On frame machines, chains are frequently broken, hydraulic pumps are leaking, and hydraulic rams don’t operate properly. The holding clamps are often in poor working order. Most of these components must be serviced once a year. If they had been, the cost of upgrading and repairing them would be a fraction of the bill for servicing these neglected components.
Frequently, the computerized measuring equipment has been neglected so long that it stands unused in a corner while technicians use old tram gauges to make less accurate measurements. When asked why these components have been allowed to fall into this sad state, the shop owner replies he was intending to replace them with new equipment, but just hasn’t gotten around to it. “All or nothing at all.”
Paint it Red
Frame machine neglect is nothing, however, compared to paint booth neglect. Regular booth exhaust ducts should be cleaned every six months, but they’ve often been ignored for a year or more. Booth ceiling filters should be changed every six months and floor filters or exhaust wall filters should be replaced about every two weeks. My friend says the state of some of the filters she has seen are so bad they must be seriously affecting the quality of the paint jobs coming out of the booth.
Burners and mechanical units need to be serviced every six months, but aren’t. Paint cabinets contain ancient materials that should have been disposed of months ago. Much of this is neglect to the point that it could become hazardous. Once again, incremental timely replacement and maintenance could have cut the cost of upgrading in half, rather than nearly painting the balance sheet red.
My friend sees all kinds of neglect in paint booths. Air line filter elements should be changed every three to six months, but often aren’t. (Air compressor filter elements like desiccant beads need that kind of attention too.) Air compressors and dryers have not been maintained properly by changing oil and filters on compressors and adding Freon to the air dryer every six months. Air lines and air receivers no longer work properly when they’ve not been drained in the morning and in the evening. All of this adds up to greater replacement costs.
Air line hoses and quick couplers develop leaks. This is one of the most costly areas to a body shop. One leaky air hose can cost a shop up to $250 in one month. Clarifiers that should have been cleaned out once a year appear to have been untouched for several. At this point some are beyond repair and must be replaced at significantly more cost than simple maintenance.
Even the cords to the polishers and vacuum cleaners are frayed and in poor working order, sometimes with exposed wires. Again, much of this neglect is actually hazardous. Taken one at a time, these neglected areas may seem trivial, but together they add up to a significant sum.

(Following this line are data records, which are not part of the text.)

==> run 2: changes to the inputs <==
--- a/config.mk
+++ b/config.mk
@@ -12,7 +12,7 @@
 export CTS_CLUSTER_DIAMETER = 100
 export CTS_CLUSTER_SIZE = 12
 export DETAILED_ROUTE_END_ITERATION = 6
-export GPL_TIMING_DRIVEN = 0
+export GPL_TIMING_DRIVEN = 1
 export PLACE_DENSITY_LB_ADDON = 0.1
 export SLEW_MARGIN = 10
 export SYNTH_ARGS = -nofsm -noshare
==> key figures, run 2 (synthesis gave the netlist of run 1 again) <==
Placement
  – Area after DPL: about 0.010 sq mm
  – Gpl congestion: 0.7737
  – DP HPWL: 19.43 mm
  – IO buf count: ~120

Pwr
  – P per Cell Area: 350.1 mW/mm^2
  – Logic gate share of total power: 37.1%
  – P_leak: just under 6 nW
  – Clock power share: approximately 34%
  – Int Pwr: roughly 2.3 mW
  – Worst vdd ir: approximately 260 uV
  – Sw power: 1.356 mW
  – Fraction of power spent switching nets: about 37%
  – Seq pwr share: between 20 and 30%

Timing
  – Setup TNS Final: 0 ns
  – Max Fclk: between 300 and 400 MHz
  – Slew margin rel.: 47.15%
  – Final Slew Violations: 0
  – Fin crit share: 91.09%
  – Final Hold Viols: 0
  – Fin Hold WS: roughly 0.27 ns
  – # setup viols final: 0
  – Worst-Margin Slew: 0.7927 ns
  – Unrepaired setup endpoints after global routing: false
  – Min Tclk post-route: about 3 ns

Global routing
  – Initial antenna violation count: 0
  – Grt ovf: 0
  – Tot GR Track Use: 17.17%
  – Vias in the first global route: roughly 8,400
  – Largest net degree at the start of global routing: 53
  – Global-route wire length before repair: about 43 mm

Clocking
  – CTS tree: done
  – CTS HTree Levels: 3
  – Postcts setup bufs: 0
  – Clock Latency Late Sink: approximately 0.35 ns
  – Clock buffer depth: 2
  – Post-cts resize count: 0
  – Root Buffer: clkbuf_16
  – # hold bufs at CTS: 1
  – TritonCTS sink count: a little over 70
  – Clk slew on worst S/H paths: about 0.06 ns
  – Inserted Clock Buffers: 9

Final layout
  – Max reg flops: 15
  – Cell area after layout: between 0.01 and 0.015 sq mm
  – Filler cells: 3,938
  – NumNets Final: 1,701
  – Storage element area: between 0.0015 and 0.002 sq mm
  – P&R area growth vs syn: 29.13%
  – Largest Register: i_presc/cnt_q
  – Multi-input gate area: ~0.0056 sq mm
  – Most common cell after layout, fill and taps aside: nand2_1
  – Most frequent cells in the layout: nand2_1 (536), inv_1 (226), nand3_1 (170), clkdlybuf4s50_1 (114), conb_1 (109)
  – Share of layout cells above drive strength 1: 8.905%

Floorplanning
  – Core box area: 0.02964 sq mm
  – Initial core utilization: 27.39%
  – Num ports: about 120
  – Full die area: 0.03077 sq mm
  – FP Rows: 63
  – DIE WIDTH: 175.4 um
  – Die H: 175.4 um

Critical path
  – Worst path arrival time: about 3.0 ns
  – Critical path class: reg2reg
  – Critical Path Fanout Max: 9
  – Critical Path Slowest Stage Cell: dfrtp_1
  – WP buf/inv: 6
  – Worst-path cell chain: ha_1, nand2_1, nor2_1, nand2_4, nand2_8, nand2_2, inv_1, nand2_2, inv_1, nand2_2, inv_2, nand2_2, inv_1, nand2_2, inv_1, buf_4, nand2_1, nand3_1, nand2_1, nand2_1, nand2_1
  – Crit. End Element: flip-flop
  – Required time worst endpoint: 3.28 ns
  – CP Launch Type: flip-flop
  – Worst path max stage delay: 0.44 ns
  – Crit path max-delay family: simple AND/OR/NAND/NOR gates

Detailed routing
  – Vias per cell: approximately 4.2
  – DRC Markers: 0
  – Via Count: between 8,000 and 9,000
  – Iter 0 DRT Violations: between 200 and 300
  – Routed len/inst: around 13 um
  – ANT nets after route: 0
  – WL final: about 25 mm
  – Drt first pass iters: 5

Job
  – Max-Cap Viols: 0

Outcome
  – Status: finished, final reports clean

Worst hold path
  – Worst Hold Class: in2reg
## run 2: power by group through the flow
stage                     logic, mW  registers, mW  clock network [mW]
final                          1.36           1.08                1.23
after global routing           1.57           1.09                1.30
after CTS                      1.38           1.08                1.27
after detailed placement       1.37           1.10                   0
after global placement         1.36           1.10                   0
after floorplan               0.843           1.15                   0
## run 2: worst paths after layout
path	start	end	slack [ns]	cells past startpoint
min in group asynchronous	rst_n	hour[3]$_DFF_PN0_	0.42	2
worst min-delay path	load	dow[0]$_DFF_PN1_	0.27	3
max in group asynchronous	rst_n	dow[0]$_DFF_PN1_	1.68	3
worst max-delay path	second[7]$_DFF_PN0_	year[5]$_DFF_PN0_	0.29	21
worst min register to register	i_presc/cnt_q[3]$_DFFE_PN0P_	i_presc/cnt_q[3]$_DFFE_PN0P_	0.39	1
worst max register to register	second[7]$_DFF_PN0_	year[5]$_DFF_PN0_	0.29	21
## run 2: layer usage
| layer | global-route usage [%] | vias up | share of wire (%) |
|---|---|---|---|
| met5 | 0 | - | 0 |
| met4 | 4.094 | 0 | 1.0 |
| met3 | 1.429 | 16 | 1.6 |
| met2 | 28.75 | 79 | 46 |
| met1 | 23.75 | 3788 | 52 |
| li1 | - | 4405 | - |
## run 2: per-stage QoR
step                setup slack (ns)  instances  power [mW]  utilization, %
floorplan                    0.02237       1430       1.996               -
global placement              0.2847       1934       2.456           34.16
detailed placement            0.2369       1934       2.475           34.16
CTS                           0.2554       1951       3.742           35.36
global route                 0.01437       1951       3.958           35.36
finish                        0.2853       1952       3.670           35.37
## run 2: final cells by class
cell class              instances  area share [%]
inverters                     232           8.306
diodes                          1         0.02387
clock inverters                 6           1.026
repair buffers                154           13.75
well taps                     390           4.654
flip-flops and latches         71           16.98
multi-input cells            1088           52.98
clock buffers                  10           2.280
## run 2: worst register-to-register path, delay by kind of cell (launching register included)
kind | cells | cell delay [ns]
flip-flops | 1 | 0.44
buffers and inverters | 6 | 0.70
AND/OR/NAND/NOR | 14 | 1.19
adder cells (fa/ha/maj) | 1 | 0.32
==> src/rtl/chsel_sync.sv <==
module chsel_sync #(
  parameter int unsigned STAGES = 2
) (
  input  logic clk,
  input  logic rst_n,
  input  logic scl_i,
  input  logic sda_i,
  output logic scl_rise,
  output logic scl_fall,
  output logic sda_lvl,
  output logic start_evt,
  output logic stop_evt
);
  logic [STAGES-1:0] scl_ff_q, sda_ff_q;
  logic              scl_prev_q, sda_prev_q;
  logic              scl_now, sda_now;

  assign scl_now = scl_ff_q[STAGES-1];
  assign sda_now = sda_ff_q[STAGES-1];

  generate
    if (STAGES > 1) begin : g_chain
      always_ff @(posedge clk or negedge rst_n) begin
        if (!rst_n) begin
          scl_ff_q <= '1;
          sda_ff_q <= '1;
        end else begin
          scl_ff_q <= {scl_ff_q[STAGES-2:0], scl_i};
          sda_ff_q <= {sda_ff_q[STAGES-2:0], sda_i};
        end
      end
    end else begin : g_single
      always_ff @(posedge clk or negedge rst_n) begin
        if (!rst_n) begin
          scl_ff_q <= '1;
          sda_ff_q <= '1;
        end else begin
          scl_ff_q <= scl_i;
          sda_ff_q <= sda_i;
        end
      end
    end
  endgenerate

  always_ff @(posedge clk or negedge rst_n) begin
    if (!rst_n) begin
      scl_prev_q <= 1'b1;
      sda_prev_q <= 1'b1;
    end else begin
      scl_prev_q <= scl_now;
      sda_prev_q <= sda_now;
    end
  end

  // SDA moving while SCL stays high marks a bus condition
  assign scl_rise  =  scl_now & ~scl_prev_q;
  assign scl_fall  = ~scl_now &  scl_prev_q;
  assign sda_lvl   =  sda_now;
  assign start_evt =  scl_now & scl_prev_q &  sda_prev_q & ~sda_now;
  assign stop_evt  =  scl_now & scl_prev_q & ~sda_prev_q &  sda_now;
endmodule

With many shops considering something like the 5S approach to lean production, the “scrub” phase—cleaning, repairing or replacing equipment that is not functioning properly—risks being a major task. The all-or-nothing-at-all song-and-dance that left so much neglect becomes a very costly “all.”

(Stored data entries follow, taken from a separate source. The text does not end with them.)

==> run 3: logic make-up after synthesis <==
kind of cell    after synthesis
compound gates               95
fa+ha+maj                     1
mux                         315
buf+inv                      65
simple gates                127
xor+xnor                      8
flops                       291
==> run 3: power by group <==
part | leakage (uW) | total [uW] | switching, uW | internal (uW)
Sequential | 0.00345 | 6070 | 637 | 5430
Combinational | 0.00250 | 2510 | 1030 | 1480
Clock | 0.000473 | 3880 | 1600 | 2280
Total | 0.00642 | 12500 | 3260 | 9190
--- config.mk ---
export PLATFORM = sky130hd
export DESIGN_NAME = cp_coarse_trap
export DESIGN_NICKNAME = d
export VERILOG_FILES = /design/src/rtl/cp_coarse_trap.sv
export SDC_FILE = /design/constraint.sdc
export NUM_CORES = 1
export LEC_CHECK = 0
export BUFFER_PORTS_ARGS = -buffer_cell sky130_fd_sc_hd__buf_2
export CAP_MARGIN = 20
export CORE_AREA = 2 2 39 41
export DETAILED_ROUTE_END_ITERATION = 10
export DIE_AREA = 0 0 41 43
export SYNTH_ARGS = -nofsm -noshare
export SYNTH_HDL_FRONTEND = slang
export SYNTH_SLANG_ARGS = --single-unit
--- constraint.sdc ---
create_clock -name clk -period 2.1 [get_ports clk]
set_input_delay 0.21 -clock clk [delete_from_list [all_inputs] [get_ports clk]]
set_output_delay 0.21 -clock clk [all_outputs]
set_load 0.01 [all_outputs]
### src/rtl/hb_cfg_pkg.sv
package hb_cfg_pkg;

    localparam int WORD_W    = 32;
    localparam int LANES     = WORD_W / 8;
    localparam int DW_IDX_W  = 6;
    localparam int ARR_BASE  = 20;                    // 0x50 / 4
    localparam int ARR_WORDS = (1 << DW_IDX_W) - ARR_BASE;
    localparam int SEG_NUM   = 13;
    localparam int ATTR_W    = 2;
    localparam int SEG_A_IDX = 2;                     // array index of 0x58
    localparam int SEG_B_IDX = 3;                     // array index of 0x5C
    localparam int SEG_A_CNT = 5;                     // segments held in 0x58
    localparam int SEG_A_NIB = 3;                     // first nibble used in 0x58

    typedef enum logic [2:0] {
        RG_ID,
        RG_CLASS,
        RG_CMD,
        RG_MISC,
        RG_RSVD,
        RG_ARR
    } rg_kind_e;

    function automatic logic [WORD_W-1:0] lane_merge(
        input logic [WORD_W-1:0] old_v,
        input logic [WORD_W-1:0] new_v,
        input logic [LANES-1:0]  be
    );
        logic [WORD_W-1:0] r;
        r = old_v;
        for (int k = 0; k < LANES; k++)
            if (be[k]) r[8*k +: 8] = new_v[8*k +: 8];
        return r;
    endfunction

    function automatic logic [WORD_W-1:0] arr_reset_val(input int idx);
        case (idx)
            0:       return 32'h1402_0000;
            1:       return 32'h0152_0000;
            4:       return 32'h0202_0202;
            5:       return 32'h0000_0002;
            default: return '0;
        endcase
    endfunction

    function automatic int seg_word(input int s);
        return (s < SEG_A_CNT) ? SEG_A_IDX : SEG_B_IDX;
    endfunction

    function automatic int seg_nibble(input int s);
        return (s < SEG_A_CNT) ? (s + SEG_A_NIB) : (s - SEG_A_CNT);
    endfunction

endpackage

If the lean Japanese concept kaisen, which calls for incremental changes in a shop’s appearance, equipment or personnel training, had been applied all along, the shop’s cost would have been lean as well.
I recently had an occasion to make a number of visits to a loved one in a convalescent hospital. Every time I visited, I noticed something was being painted—upgraded. A convalescent hospital can’t shut down to be painted, so they paint a bit every day, even if it’s only a door a day. It’s a lesson that’s relatable for collision repair today, since business is still not booming in most areas: Technicians should have at least a little time every day to attend to some kind of maintenance. A kaisen-like incremental approach to keeping a shop in top operating condition might well be the best lean approach—and far less costly than “all or nothing at all.”
Tom Franklin, author of Strategies for Greater Body Shop Growth, has been a sales and marketing consultant for more than 40 years.